Cuando alguien me pregunta cómo puedo describir mi experiencia en casi cuarenta años en el mar, me limito a decir ‘sin incidentes’. Por supuesto que ha habido tormentas, niebla y similares. Pero con toda mi experiencia, nunca me he encontrado en un accidente (…) de ningún tipo que sea digno de mención. En todos mis años en el mar, solo he visto un barco en situación difícil. Nunca vi ningún naufragio, nunca he naufragado ni jamás me he encontrado en una situación que amenazara con acabar en algún tipo de desastre”. 

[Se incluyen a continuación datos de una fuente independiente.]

### src/rtl/change_dispenser_if.sv
// rtl/change_dispenser_if.sv - request, hopper and status signals of the change dispenser
interface change_dispenser_if #(
  parameter int CNT_W = 8
);
  logic             change_valid;
  logic [6:0]       change_amount;
  logic             change_ready;
  logic             coin_ack;
  logic             eject_quarter;
  logic             eject_dime;
  logic             eject_nickel;
  logic             refill;
  logic             done;
  logic [6:0]       shortfall;
  logic             fault;
  logic [CNT_W-1:0] quarter_count;
  logic [CNT_W-1:0] dime_count;
  logic [CNT_W-1:0] nickel_count;

  modport master (
    output change_valid, change_amount, coin_ack, refill,
    input  change_ready, eject_quarter, eject_dime, eject_nickel,
           done, shortfall, fault, quarter_count, dime_count, nickel_count
  );

  modport slave (
    input  change_valid, change_amount, coin_ack, refill,
    output change_ready, eject_quarter, eject_dime, eject_nickel,
           done, shortfall, fault, quarter_count, dime_count, nickel_count
  );
endinterface

### src/rtl/change_dispenser.sv
// rtl/change_dispenser.sv - greedy, inventory-aware coin payout with per-coin drop acknowledge
module change_dispenser #(
  parameter int QUARTER_INIT = 20,
  parameter int DIME_INIT    = 20,
  parameter int NICKEL_INIT  = 20,
  parameter int CNT_W        = 8,
  parameter int ACK_TIMEOUT  = 16
) (
  input logic               clk,
  input logic               rst_n,
  change_dispenser_if.slave bus
);
  localparam int TW = $clog2(ACK_TIMEOUT) + 1;

  typedef enum logic [2:0] {IDLE, SELECT, EJECT, WAIT_ACK, FINISH} state_t;
  typedef enum logic [1:0] {COIN_Q, COIN_D, COIN_N} coin_t;

  state_t           state, state_next;
  coin_t            coin, coin_next;
  logic [6:0]       remaining;
  logic [6:0]       shortfall_q;
  logic [TW-1:0]    timer;
  logic [CNT_W-1:0] q_cnt, d_cnt, n_cnt;
  logic             fault_q;
  logic             accept, do_refill, ack_hit, expire;
  logic             q_ok, d_ok, n_ok;
  logic [6:0]       coin_value;

  assign q_ok = (remaining >= 7'd25) && (q_cnt != '0);
  assign d_ok = (remaining >= 7'd10) && (d_cnt != '0);
  assign n_ok = (remaining >= 7'd5)  && (n_cnt != '0);

  always_comb begin
    case (coin)
      COIN_Q:  coin_value = 7'd25;
      COIN_D:  coin_value = 7'd10;
      default: coin_value = 7'd5;
    endcase
  end

  always_comb begin
    state_next = state;
    coin_next  = coin;
    accept     = 1'b0;
    do_refill  = 1'b0;
    ack_hit    = 1'b0;
    expire     = 1'b0;
    case (state)
      IDLE: begin
        if (bus.change_valid) begin
          accept     = 1'b1;
          state_next = SELECT;
        end else if (bus.refill) begin
          do_refill = 1'b1;
        end
      end
      SELECT: begin
        if (q_ok) begin
          coin_next  = COIN_Q;
          state_next = EJECT;
        end else if (d_ok) begin
          coin_next  = COIN_D;
          state_next = EJECT;
        end else if (n_ok) begin
          coin_next  = COIN_N;
          state_next = EJECT;
        end else begin
          state_next = FINISH;
        end
      end
      EJECT: state_next = WAIT_ACK;
      WAIT_ACK: begin
        // An ack arriving in the expiry cycle still counts as a dropped coin.
        if (bus.coin_ack) begin
          ack_hit    = 1'b1;
          state_next = SELECT;
        end else if (timer == TW'(ACK_TIMEOUT - 1)) begin
          expire     = 1'b1;
          state_next = SELECT;
        end
      end
      FINISH:  state_next = IDLE;
      default: state_next = IDLE;
    endcase
  end

  always_ff @(posedge clk or negedge rst_n) begin
    if (!rst_n) begin
      state       <= IDLE;
      coin        <= COIN_Q;
      remaining   <= '0;
      timer       <= '0;
      shortfall_q <= '0;
      fault_q     <= 1'b0;
      q_cnt       <= CNT_W'(QUARTER_INIT);
      d_cnt       <= CNT_W'(DIME_INIT);
      n_cnt       <= CNT_W'(NICKEL_INIT);
    end else begin
      state <= state_next;
      coin  <= coin_next;
      if (accept)
        remaining <= bus.change_amount;
      else if (ack_hit)
        remaining <= remaining - coin_value;
      if (state == EJECT)
        timer <= '0;
      else if (state == WAIT_ACK)
        timer <= timer + TW'(1);
      // Latched on entry to FINISH so the value is valid alongside done.
      if (state == SELECT && state_next == FINISH)
        shortfall_q <= remaining;
      if (do_refill) begin
        q_cnt   <= CNT_W'(QUARTER_INIT);
        d_cnt   <= CNT_W'(DIME_INIT);
        n_cnt   <= CNT_W'(NICKEL_INIT);
        fault_q <= 1'b0;
      end
      if (ack_hit) begin
        case (coin)
          COIN_Q:  q_cnt <= q_cnt - CNT_W'(1);
          COIN_D:  d_cnt <= d_cnt - CNT_W'(1);
          default: n_cnt <= n_cnt - CNT_W'(1);
        endcase
      end
      // A silent hopper is treated as empty so smaller coins get a chance.
      if (expire) begin
        fault_q <= 1'b1;
        case (coin)
          COIN_Q:  q_cnt <= '0;
          COIN_D:  d_cnt <= '0;
          default: n_cnt <= '0;
        endcase
      end
    end
  end

  assign bus.change_ready  = (state == IDLE);
  assign bus.eject_quarter = (state == EJECT) && (coin == COIN_Q);
  assign bus.eject_dime    = (state == EJECT) && (coin == COIN_D);
  assign bus.eject_nickel  = (state == EJECT) && (coin == COIN_N);
  assign bus.done          = (state == FINISH);
  assign bus.shortfall     = shortfall_q;
  assign bus.fault         = fault_q;
  assign bus.quarter_count = q_cnt;
  assign bus.dime_count    = d_cnt;
  assign bus.nickel_count  = n_cnt;
endmodule
### src/flat_wrapper.sv
// flat-port wrapper written by rule: the top's interface ports become plain ports
module change_dispenser_flat 
#(
  parameter int QUARTER_INIT = 20,
  parameter int DIME_INIT    = 20,
  parameter int NICKEL_INIT  = 20,
  parameter int CNT_W        = 8,
  parameter int ACK_TIMEOUT  = 16
)
  (clk, rst_n, bus_change_valid, bus_change_amount, bus_coin_ack, bus_refill, bus_change_ready, bus_eject_quarter, bus_eject_dime, bus_eject_nickel, bus_done, bus_shortfall, bus_fault, bus_quarter_count, bus_dime_count, bus_nickel_count);
  change_dispenser_if #(.CNT_W(CNT_W)) bus_i ();
  input logic clk;
  input logic rst_n;
  input wire logic [$bits(bus_i.change_valid)-1:0] bus_change_valid;
  input wire logic [$bits(bus_i.change_amount)-1:0] bus_change_amount;
  input wire logic [$bits(bus_i.coin_ack)-1:0] bus_coin_ack;
  input wire logic [$bits(bus_i.refill)-1:0] bus_refill;
  output wire logic [$bits(bus_i.change_ready)-1:0] bus_change_ready;
  output wire logic [$bits(bus_i.eject_quarter)-1:0] bus_eject_quarter;
  output wire logic [$bits(bus_i.eject_dime)-1:0] bus_eject_dime;
  output wire logic [$bits(bus_i.eject_nickel)-1:0] bus_eject_nickel;
  output wire logic [$bits(bus_i.done)-1:0] bus_done;
  output wire logic [$bits(bus_i.shortfall)-1:0] bus_shortfall;
  output wire logic [$bits(bus_i.fault)-1:0] bus_fault;
  output wire logic [$bits(bus_i.quarter_count)-1:0] bus_quarter_count;
  output wire logic [$bits(bus_i.dime_count)-1:0] bus_dime_count;
  output wire logic [$bits(bus_i.nickel_count)-1:0] bus_nickel_count;
  assign bus_i.change_valid = bus_change_valid;
  assign bus_i.change_amount = bus_change_amount;
  assign bus_i.coin_ack = bus_coin_ack;
  assign bus_i.refill = bus_refill;
  assign bus_change_ready = bus_i.change_ready;
  assign bus_eject_quarter = bus_i.eject_quarter;
  assign bus_eject_dime = bus_i.eject_dime;
  assign bus_eject_nickel = bus_i.eject_nickel;
  assign bus_done = bus_i.done;
  assign bus_shortfall = bus_i.shortfall;
  assign bus_fault = bus_i.fault;
  assign bus_quarter_count = bus_i.quarter_count;
  assign bus_dime_count = bus_i.dime_count;
  assign bus_nickel_count = bus_i.nickel_count;
  change_dispenser #(.QUARTER_INIT(QUARTER_INIT), .DIME_INIT(DIME_INIT), .NICKEL_INIT(NICKEL_INIT), .CNT_W(CNT_W), .ACK_TIMEOUT(ACK_TIMEOUT)) u_core (.clk(clk), .rst_n(rst_n), .bus(bus_i));
endmodule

Fue dicha en 1907 por E. J. Smith, capitán del Titanic. En conclusión, ¿significa todo esto que la experiencia y la erudición no valen de nada? No, tampoco es eso. Es conveniente por ejemplo seguir los consejos de los médicos, a ser posible que no sean de aquellos que ensalzaban las virtudes del tabaco en los años 60. Simplemente hay cosas que es mejor no saber o bien deberíamos olvidar cuanto antes. Y no faltará el lector malicioso diciendo que este artículo es un buen ejemplo de ello, así que fíjense en la lucecita roja… 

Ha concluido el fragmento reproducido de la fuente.